手っ取り早くカマルが死んでくれれば、次男であるモリスが次期国王となる。
森で綜馬に会ったのは、もしかするとカマルの生存確認のためなのかもしれない。
「そんなことはさせません!! また次の満月がきます!! そに日まで何事もなければ、俺とカマルさんは番になれるじゃないですか!」
次の満月まであと半月といったところだ。
あと半月、モリスたちに見つからずに過ごせれば、番になって城に帰れる。
見つからないようにするには、なるべくあの結界から出なければいいだけの話じゃないか。
月亜は万事解決! と自信満々に言った。
しかし、猫神はその前にまだやらなくてはいけないことがあると言う。
『カマルの闇が完全に祓えていないまま、龍を召喚するのは危険だ。闇堕ちした龍が出てきてしまえば、それこそ取り返しの付かぬこととなる』
「そうだな。私もそれを考えていた」
「あと半月でカマルさんの闇を浄化しなければ、番えないということなんですか?」
『番にはなれる。ただ、闇を完全に払わなければ、貴様にも召喚獣である龍にも闇を分け与えることとなると言っておるのだ』
「そんな……」
番になれば、全て浄化できるのでは……なんて考えは甘かった。
カマルの症状は回復に向かっているとはいっても、まだ声は掠れたまま。それに、火傷痕のようになった皮膚も少し薄くなった程度だ。
これをあと半月で浄化など、そんなことが可能なのか?
『なあに、気に病むでない』
猫神があっけらかんと言う。
「何か、いい方法があるんですか?」
月亜が食い気味で身を乗り出した。
『何を言っておる。貴様らが必要なのは、お互いの体液であろう。あとの半月で浄化できるまで体液を吸収しあえば済む話ではないか』
「はっ? ちょっ!! 猫神さま!?」
月亜は顔から火が出るほど赤面した。
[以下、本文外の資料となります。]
[config.mk]
export PLATFORM = sky130hd
export DESIGN_NAME = pe_loader
export DESIGN_NICKNAME = d
export VERILOG_FILES = /design/src/rtl/pe_loader_pkg.sv /design/src/rtl/pe_loader_burst_buf.sv /design/src/rtl/pe_loader.sv
export SDC_FILE = /design/constraint.sdc
export NUM_CORES = 2
export LEC_CHECK = 0
export ABC_AREA = 1
export BUFFER_PORTS_ARGS = -buffer_cell sky130_fd_sc_hd__buf_2
export CORE_ASPECT_RATIO = 1.2
export CORE_MARGIN = 1
export CORE_UTILIZATION = 45
export DETAILED_ROUTE_END_ITERATION = 8
export HOLD_SLACK_MARGIN = 0.03
export PLACE_DENSITY_LB_ADDON = 0.3
export SYNTH_ARGS = -nofsm -noshare
export SYNTH_HDL_FRONTEND = slang
export SYNTH_SLANG_ARGS = --single-unit
[constraint.sdc]
create_clock -name i_clk -period 6.7 [get_ports i_clk]
set_clock_uncertainty 0.05 [all_clocks]
set_input_delay 0.335 -clock i_clk [delete_from_list [all_inputs] [get_ports i_clk]]
set_output_delay 0.335 -clock i_clk [all_outputs]
set_load 0.01 [all_outputs]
猫神はもっと抱き合えと面と向かって言ってきたのだ。
恥ずかしげもなく、よく言えるものだと感心している場合ではない。
『それが一番の得策ではないか』
猫神の猫目がキラリと光った……気がした。
「……もっと違う方法があるのかと思っていました」
不貞腐れるように言うと、今度はカマルが口を開く。
「ルアはもう私から抱かれるのは嫌か?」
「そんなわけありません!! その……嬉しいです、けど……こんな恥ずかしいこと平然と言わないでくださいって言いたいんです!!」
猫神が盛大に笑っていた。
『愉快、愉快。貴様はワシを飽きさせん。ほら、解決策が分かったなら、さっさと食って体力をつけて励まんか!』
「猫神さまっ!!!」
他人に“セックスをしろ”なんて言う神さまなど、他にはいないだろう。
それに当然の如く答えるカマルにも驚いた。
さっきまで殆ど何も口にせず猫神と話し込んでいたのに、立ち上がったと思いきや果物を手に取り食べ始めたのだ。
嬉しいはずなのに、恥ずかしい気持ちの方が上回っている。こうして腹一杯食べて、屋敷に帰った後はカマルに抱かれると宣言されているようなもの。
月亜はさっきまでとは打って変わって急に食欲がなくなった。猫神はそんな月亜を茶化すように食べろ食べろと煽ってくる。
「もう!! こんな神さま知らない!!」
半泣きで月亜が叫んでも、猫神は楽しそうに笑っているだけだ。
「ルア、また屋敷に果物を持って帰ろう」
「……そうします」
数種類の果物を取ると、屋敷へと向かった。月亜の心臓は大袈裟なほど大きく伸縮している。
自分でもここまで緊張しなくてもいいのに、とは思っている。今回のは猫神が悪い。
一歩前を歩く猫神の後頭部を睨みつけた。
『そう怖い顔をするな。綺麗な顔が台無しだぞ』
神さまには背後からの視線もお見通しらしい。完全に月亜を揶揄っている。
「猫神であってもルアに色目を使うのは許さない」
カマルはカマルで要らぬ嫉妬心を猫神に向け始めた。この二人、月亜では収集がつかないと諦めた。
「では、逆に聞きますけど猫神さまは結婚とかはしないんですか?」
自分とカマルの話題を逸らせるために言っただけなのに、猫神は意外な反応を見せた。
『けっ! 結婚!? まぁ、そうだな。神同士で結婚しているやつもおるけどな』
突然動揺し始めた。月亜は心が湧き立つ感覚を味わう。
「猫神さまも、結婚したい人がいるんですか?」
もう一踏ん張り突っ込んでみる。
さっきまで楽しそうに月亜を揶揄っていた猫神が、しどろもどろになってきた。これはきっと恋の相手がいるのだろうと、月亜は睨んだ。
『例えおったとしても、貴様には関係ないであろうが!!』
分かり易く照れ隠しをした猫神だったが、別れ際に好きな雌猫がいるとだけ教えてくれた。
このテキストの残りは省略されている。